Retour du NVIDIA ... aurais-tu reboot sous l'ancien kernel ?

Edit :

Kernel -> Device Drivers > Network device support > Wireless LAN -> <*>   IEEE 802.11 for Host AP (Prism2/2.5/3 and WEP/TKIP/CCMP)

As-tu coché cette option ?

Je viens de refaire le test avec : Bus 002 Device 002: ID 07d1:3c0a D-Link System DWA-140 RangeBooster N Adapter(rev.B2) [Ralink RT3072]

Sans le host ap le wlan0 n'apparait pas

----------

## FDZ

@Xavier : "ifconfig" (ou "ifconfig -a") ne connait que eth0 et lo et oui, j'ai bien installé linux-firmware.

 @USTruck : L'option était bien cochée. J'ai quand même refait le tour de la config du kernel, sans voir quoi que ce soit de définitif, quand même régénéré et après reboot, toujours "no wireless extension".

J'ai essayé avec iw : "iw dev" ne donne rien.

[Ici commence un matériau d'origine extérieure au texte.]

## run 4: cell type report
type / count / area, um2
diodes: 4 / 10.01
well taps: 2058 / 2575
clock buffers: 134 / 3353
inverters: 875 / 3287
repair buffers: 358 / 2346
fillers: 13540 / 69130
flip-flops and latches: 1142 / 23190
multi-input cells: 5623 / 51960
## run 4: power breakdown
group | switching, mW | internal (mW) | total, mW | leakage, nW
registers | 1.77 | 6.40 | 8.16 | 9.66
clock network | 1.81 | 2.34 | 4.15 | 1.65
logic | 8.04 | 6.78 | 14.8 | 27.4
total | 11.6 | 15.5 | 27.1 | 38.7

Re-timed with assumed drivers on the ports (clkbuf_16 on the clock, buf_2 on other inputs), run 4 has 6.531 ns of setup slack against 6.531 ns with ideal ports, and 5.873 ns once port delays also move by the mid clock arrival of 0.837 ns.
This design comes from an exercise in tuning for small area on the open sky130 flow, not from production work.
Only simulation tests tie the RTL to the original design; equivalence was not proved.

==> inputs of build 69 <==
==> flow/design.v <==
module regfile_param #(
    parameter int W       = 64,
    parameter int AW      = 5,
    parameter int NRD     = 2,
    parameter bit ZERO_EN = 1'b1,
    parameter bit BYPASS  = 1'b1,
    parameter bit W32_EN  = 1'b1
) (
    input  logic              i_clk,
    input  logic              i_rst,
    input  logic [NRD*AW-1:0] i_raddr,
    output logic [NRD*W-1:0]  o_rout,
    input  logic              i_we,
    input  logic [AW-1:0]     i_wreg,
    input  logic [W-1:0]      i_data,
    input  logic              i_is32,
    output logic              o_ready
);
    localparam int NREG = 31;
    logic [W-1:0]    r_mem [NREG];
    logic [5:0]      r_cnt;
    logic            w_ready;
    logic            w_hi_ok;      
    logic [W-1:0]    w_wdat;       
    logic            w_wr_ok;      
    logic [3:0]      w_wpre_hi;    
    logic [7:0]      w_wpre_lo;    
    logic [NREG-1:0] w_row_we [2];     
    logic [NREG-1:0] w_row_hold [2];   
    logic [W-1:0]    w_mem_d [NREG];
    assign w_ready = r_cnt[5];
    assign o_ready = w_ready;
    always_ff @(posedge i_clk) begin
        if (i_rst)
            r_cnt <= '0;
        else if (!w_ready)
            r_cnt <= r_cnt + 6'd1;
    end
    assign w_hi_ok = w_ready && !i_is32;
    for (genvar b = 0; b < W; b++) begin : g_wdat
        if (b < 32) begin : g_lo
            rf_and2 u_and (.i_a(w_ready), .i_b(i_data[b]), .o_y(w_wdat[b]));
        end else begin : g_hi
            rf_and2 u_and (.i_a(w_hi_ok), .i_b(i_data[b]), .o_y(w_wdat[b]));
        end
    end
    assign w_wr_ok = i_we && w_ready && (i_wreg != 5'd31);
    always_comb begin
        for (int j = 0; j < 4; j++)
            w_wpre_hi[j] = !w_ready || (i_we && (i_wreg[4:3] == 2'(j)));
        for (int m = 0; m < 8; m++)
            w_wpre_lo[m] = !w_ready || (i_wreg[2:0] == 3'(m));
    end
    for (genvar h = 0; h < 2; h++) begin : g_half
        for (genvar i = 0; i < NREG; i++) begin : g_we
            rf_and2 u_we (.i_a(w_wpre_hi[i/8]), .i_b(w_wpre_lo[i%8]),
                          .o_y(w_row_we[h][i]));
            rf_or2  u_hold (.i_a(!w_wpre_hi[i/8]), .i_b(!w_wpre_lo[i%8]),
                            .o_y(w_row_hold[h][i]));
        end
    end
    for (genvar i = 0; i < NREG; i++) begin : g_row
        for (genvar b = 0; b < W; b++) begin : g_bit
            rf_ao22 u_st (.i_a1(r_mem[i][b]), .i_a2(w_row_hold[b/32][i]),
                          .i_b1(w_wdat[b]), .i_b2(w_row_we[b/32][i]),
                          .o_y(w_mem_d[i][b]));
        end
    end
    always_ff @(posedge i_clk) begin
        for (int i = 0; i < NREG; i++)
            r_mem[i] <= w_mem_d[i];
    end
    generate
        for (genvar k = 0; k < NRD; k++) begin : g_rd
            logic [AW-1:0]   w_ra;
            logic            w_hit;
            logic [1:0]      w_byp;
            logic            w_en;
            logic [3:0]      w_pre_hi;
            logic [7:0]      w_pre_lo;
            logic [NREG-1:0] w_sel [2];
            logic [W-1:0]    w_rdata;
            assign w_ra  = i_raddr[k*AW +: AW];
            assign w_hit = (i_wreg == w_ra);
            rf_and2 u_byp0 (.i_a(w_wr_ok), .i_b(w_hit), .o_y(w_byp[0]));
            rf_and2 u_byp1 (.i_a(w_wr_ok), .i_b(w_hit), .o_y(w_byp[1]));
            assign w_en = w_ready && !(w_wr_ok && w_hit);
            for (genvar j = 0; j < 4; j++) begin : g_pre_hi
                rf_and2 u_pre (.i_a(w_ra[4] == j[1]), .i_b(w_ra[3] == j[0]),
                               .o_y(w_pre_hi[j]));
            end
            for (genvar m = 0; m < 8; m++) begin : g_pre_lo
                rf_and4 u_pre (.i_a(w_ra[2] == m[2]), .i_b(w_ra[1] == m[1]),
                               .i_c(w_ra[0] == m[0]), .i_d(w_en), .o_y(w_pre_lo[m]));
            end
            for (genvar h = 0; h < 2; h++) begin : g_half
                for (genvar i = 0; i < NREG; i++) begin : g_sel
                    rf_and2 u_sel (.i_a(w_pre_hi[i/8]), .i_b(w_pre_lo[i%8]),
                                   .o_y(w_sel[h][i]));
                end
            end
            for (genvar b = 0; b < W; b++) begin : g_bit
                logic [NREG:0] w_d;
                for (genvar i = 0; i < NREG; i++) begin : g_d
                    assign w_d[i] = r_mem[i][b];
                end
                assign w_d[NREG] = w_wdat[b];
                rf_rdbit u_bit (.i_s({w_byp[b/32], w_sel[b/32]}), .i_d(w_d),
                                .o_y(w_rdata[b]));
            end
            assign o_rout[k*W +: W] = w_rdata;
        end
    endgenerate
endmodule
module rf_rdbit (
    input  logic [31:0] i_s,
    input  logic [31:0] i_d,
    output logic        o_y
);
    logic [11:0] w_n;
    for (genvar g = 0; g < 10; g++) begin : g_aoi
        rf_aoi222 u_aoi (.i_a(i_s[3*g +: 3]), .i_b(i_d[3*g +: 3]), .o_y(w_n[g]));
    end
    rf_nand2 u_nand_30 (.i_a(i_s[30]), .i_b(i_d[30]), .o_y(w_n[10]));
    rf_nand2 u_nand_31 (.i_a(i_s[31]), .i_b(i_d[31]), .o_y(w_n[11]));
    assign o_y = ~(&w_n);
endmodule
module rf_aoi222 (
    input  logic [2:0] i_a,
    input  logic [2:0] i_b,
    output logic       o_y
);
    assign o_y = ~|(i_a & i_b);
endmodule
module rf_nand2 (
    input  logic i_a,
    input  logic i_b,
    output logic o_y
);
    assign o_y = ~(i_a & i_b);
endmodule
module rf_and2 (
    input  logic i_a,
    input  logic i_b,
    output logic o_y
);
    assign o_y = i_a & i_b;
endmodule
module rf_and4 (
    input  logic i_a,
    input  logic i_b,
    input  logic i_c,
    input  logic i_d,
    output logic o_y
);
    assign o_y = i_a & i_b & i_c & i_d;
endmodule
module rf_or2 (
    input  logic i_a,
    input  logic i_b,
    output logic o_y
);
    assign o_y = i_a | i_b;
endmodule
module rf_ao22 (
    input  logic i_a1,
    input  logic i_a2,
    input  logic i_b1,
    input  logic i_b2,
    output logic o_y
);
    assign o_y = (i_a1 & i_a2) | (i_b1 & i_b2);
endmodule
==> flow/flow/run.sh <==
#!/bin/bash
# Standard ORFS layout with: high-fanout drivers upsized before global
# placement (flow/upsize.tcl), a lighter clock tree (no dummy loads, small
# clustered leaf buffers), minimum-size port buffers, and global routing that
# keeps more wiring off met1/met2 (flow/fastroute.tcl).
set -euo pipefail
export CTS_ARGS="-sink_clustering_enable -repair_clock_nets -dont_use_dummy_load -buf_list sky130_fd_sc_hd__clkbuf_8 -sink_clustering_size 18 -sink_clustering_max_diameter 60"
export BUFFER_PORTS_ARGS="-buffer_cell sky130_fd_sc_hd__buf_1"
export PRE_GLOBAL_PLACE_TCL="$PWD/flow/upsize.tcl"
export UPSIZE_MIN_FANOUT=30
export FASTROUTE_TCL="$PWD/flow/fastroute.tcl"
bash standard.sh > standard_flow.log 2>&1
==> flow/flow/fastroute.tcl <==
# Global-routing setup: as the platform's, but with less capacity assumed on
# met1/met2 (which the cells' pins already crowd), so the global router moves
# more wiring to met3/met4 and detailed routing converges faster.
set_global_routing_layer_adjustment $::env(MIN_ROUTING_LAYER)-$::env(MAX_ROUTING_LAYER) 0.2
set_global_routing_layer_adjustment met1 0.5
set_global_routing_layer_adjustment met2 0.4

set_routing_layers -clock $::env(MIN_CLK_ROUTING_LAYER)-$::env(MAX_ROUTING_LAYER)
set_routing_layers -signal $::env(MIN_ROUTING_LAYER)-$::env(MAX_ROUTING_LAYER)
==> flow/flow/upsize.tcl <==
# PRE_GLOBAL_PLACE hook: give every driver of a high-fanout signal net its
# drive-strength-4 variant, so that repair_design sizes rather than buffers
# the long select / write-enable / write-data lines.
set block [ord::get_db_block]
set n 0
foreach net [$block getNets] {
  set sig [$net getSigType]
  if {$sig eq "POWER" || $sig eq "GROUND" || $sig eq "CLOCK"} continue
  set loads 0
  set drv ""
  foreach it [$net getITerms] {
    if {[$it isOutputSignal]} { set drv [$it getInst] } else { incr loads }
  }
  if {$loads < $::env(UPSIZE_MIN_FANOUT) || $drv eq ""} continue
  set m [[$drv getMaster] getName]
  if {[regexp {^(sky130_fd_sc_hd__\w+)_[0-9]+$} $m -> base]} {
    set new "${base}_4"
    if {$new ne $m && [[ord::get_db] findMaster $new] ne "NULL"} {
      replace_cell [$drv getName] $new
      incr n
    }
  }
}
puts "upsize: resized $n drivers"
==> flow/standard.sh <==
#!/bin/bash
# synth_recipe.tcl (not shown) runs the flow's synth.tcl, then flattens the netlist and writes it again
# the make line also repeats each setting of config.mk as NAME=value (left out here)
make -C /OpenROAD-flow-scripts/flow DESIGN_CONFIG=/design/flow/config.mk WORK_HOME=/design/flow/orfs CLKGATE_MAP_FILE= SYNTH_SCRIPT=/design/flow/synth_recipe.tcl "${@:-finish}"
==> flow/config.mk <==
export PLATFORM = sky130hd
export DESIGN_NAME = regfile_param
export DESIGN_NICKNAME = regfile_param
export VERILOG_FILES = /design/flow/design.v
export SDC_FILE = /design/flow/constraint.sdc
export NUM_CORES = 4
export LEC_CHECK = 0
export CAP_MARGIN = 10
export CORE_MARGIN = 2
export CORE_UTILIZATION = 40
export GPL_TIMING_DRIVEN = 0
export PLACE_DENSITY = 0.5
export SLEW_MARGIN = 10
export SYNTH_HIERARCHICAL = 1
export SYNTH_MINIMUM_KEEP_SIZE = 0
==> flow/constraint.sdc <==
create_clock -name core_clock -period 7.0 [get_ports {i_clk}]
set_input_delay 1.4000 -clock core_clock [delete_from_list [all_inputs] [get_ports {i_clk}]]
set_output_delay 1.4000 -clock core_clock [all_outputs]
set_load 0.01 [all_outputs]
==> inputs of build 93, as changes to build 69 <==
--- a/flow/flow/run.sh
+++ b/flow/flow/run.sh
@@ -3,4 +3,4 @@
 # placement (flow/upsize.tcl), a lighter clock tree (no dummy loads, small
-# clustered leaf buffers), minimum-size port buffers, and global routing that
-# keeps more wiring off met1/met2 (flow/fastroute.tcl).
+# clustered leaf buffers), minimum-size port buffers, and a final global
+# route that keeps more wiring off met1/met2 (flow/grt_layers.tcl).
 set -euo pipefail
@@ -10,3 +10,3 @@
 export UPSIZE_MIN_FANOUT=30
-export FASTROUTE_TCL="$PWD/flow/fastroute.tcl"
+export PRE_GLOBAL_ROUTE_TCL="$PWD/flow/grt_layers.tcl"
 bash standard.sh > standard_flow.log 2>&1
==> flow/flow/grt_layers.tcl (new file) <==
# PRE_GLOBAL_ROUTE hook: assume less capacity on met1/met2 (which the cells'
# pins already crowd) for the final global route only, so more wiring goes to
# met3/met4 and detailed routing converges faster. Placement keeps the
# platform's settings.
set_global_routing_layer_adjustment met1 0.5
set_global_routing_layer_adjustment met2 0.4
Settings changed: CORE_UTILIZATION 40 to 45, PLACE_DENSITY 0.5 to not set.
removed: flow/flow/fastroute.tcl
==> inputs of build 20, as changes to build 69 <==
--- a/flow/flow/run.sh
+++ b/flow/flow/run.sh
@@ -9,3 +9,3 @@
 export PRE_GLOBAL_PLACE_TCL="$PWD/flow/upsize.tcl"
-export UPSIZE_MIN_FANOUT=30
+export UPSIZE_MIN_FANOUT=8
 export FASTROUTE_TCL="$PWD/flow/fastroute.tcl"
Settings changed: CAP_MARGIN 10 to 30, SETUP_SLACK_MARGIN set to 0.2, SLEW_MARGIN 10 to 30.
==> inputs of trial 25, as changes to build 69 <==
--- a/flow/flow/run.sh
+++ b/flow/flow/run.sh
@@ -9,3 +9,3 @@
 export PRE_GLOBAL_PLACE_TCL="$PWD/flow/upsize.tcl"
-export UPSIZE_MIN_FANOUT=30
+export UPSIZE_MIN_FANOUT=8
 export FASTROUTE_TCL="$PWD/flow/fastroute.tcl"
Settings changed: CAP_MARGIN 10 to 20, SLEW_MARGIN 10 to 20.
==> notes.md <==
- Trial 25 finished with timing, DRC and antenna clean. Build 69 produced a layout that fails on capacitance limit, slew limit. Build 20 finished with setup timing left. Build 93 completed and failed the layout checks on capacitance limit, slew limit, setup timing.
- Against build 93, the die area of trial 25 is higher by 12%.
- The lowest fmax belongs to build 93, the highest to trial 25.
- In build 93 the routed wire length is smaller than in trial 25, by about 3%.
- Of build 20 and trial 25, build 20 has the higher clock skew (gap 0.0077 ns).
- Sequential share of layout area is about the same in build 69 and trial 25.
- Between build 93 and build 69, the lower non-clock buffer count is in build 69 (gap 2).

port drivers added, routing unchanged:
The flow's constraints put no driver on any port. The routed layouts listed below were extracted and timed again, unchanged, in two steps. Step 1 sets driving cells, clkbuf_16 on the clock port and buf_2 on the other inputs (assumed; they add their load-dependent delay and slew). Step 2 also shifts input and output timing later by t, the mid clock arrival at the registers, as if the neighbouring blocks saw the same clock. Three values: ideal, step 1, step 2; two values: the first two.
run | shift t [ns] | setup slack, ns | pins driven straight from the clock port
build 69 | 1.095 | 0.017 / -0.118 / -0.118 | 1
build 93 | 1.104 | -0.107 / -0.235 / -0.235 | 1
build 20 | 1.084 | -0.075 / -0.242 / -0.242 | 1
trial 25 | 1.105 | 0.118 / -0.048 / -0.048 | 1
The setup slack of build 20, which loses most, moves by -0.167 ns with the drivers and by -0.167 ns with both steps.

J'aimerais au moins savoir si tout cela est dû au noyau ou au pilote !

----------

## USTruck

Re-Bonjour,

Sans message dmesg cela va être difficile.

A nouveau dmesg | less et patiencement revoir ligne par ligne pour être sur de ne pas passer a côté

Ci-dessous ce que j'ai avec la clé, attention, j'ai enlevé firmware linux du coup j'ai : Error - Failed to request Firmware

je te copie l'ensemble des lignes que j'ai avec pour qu tu puisses avoir un max d'info du type de message a chercher.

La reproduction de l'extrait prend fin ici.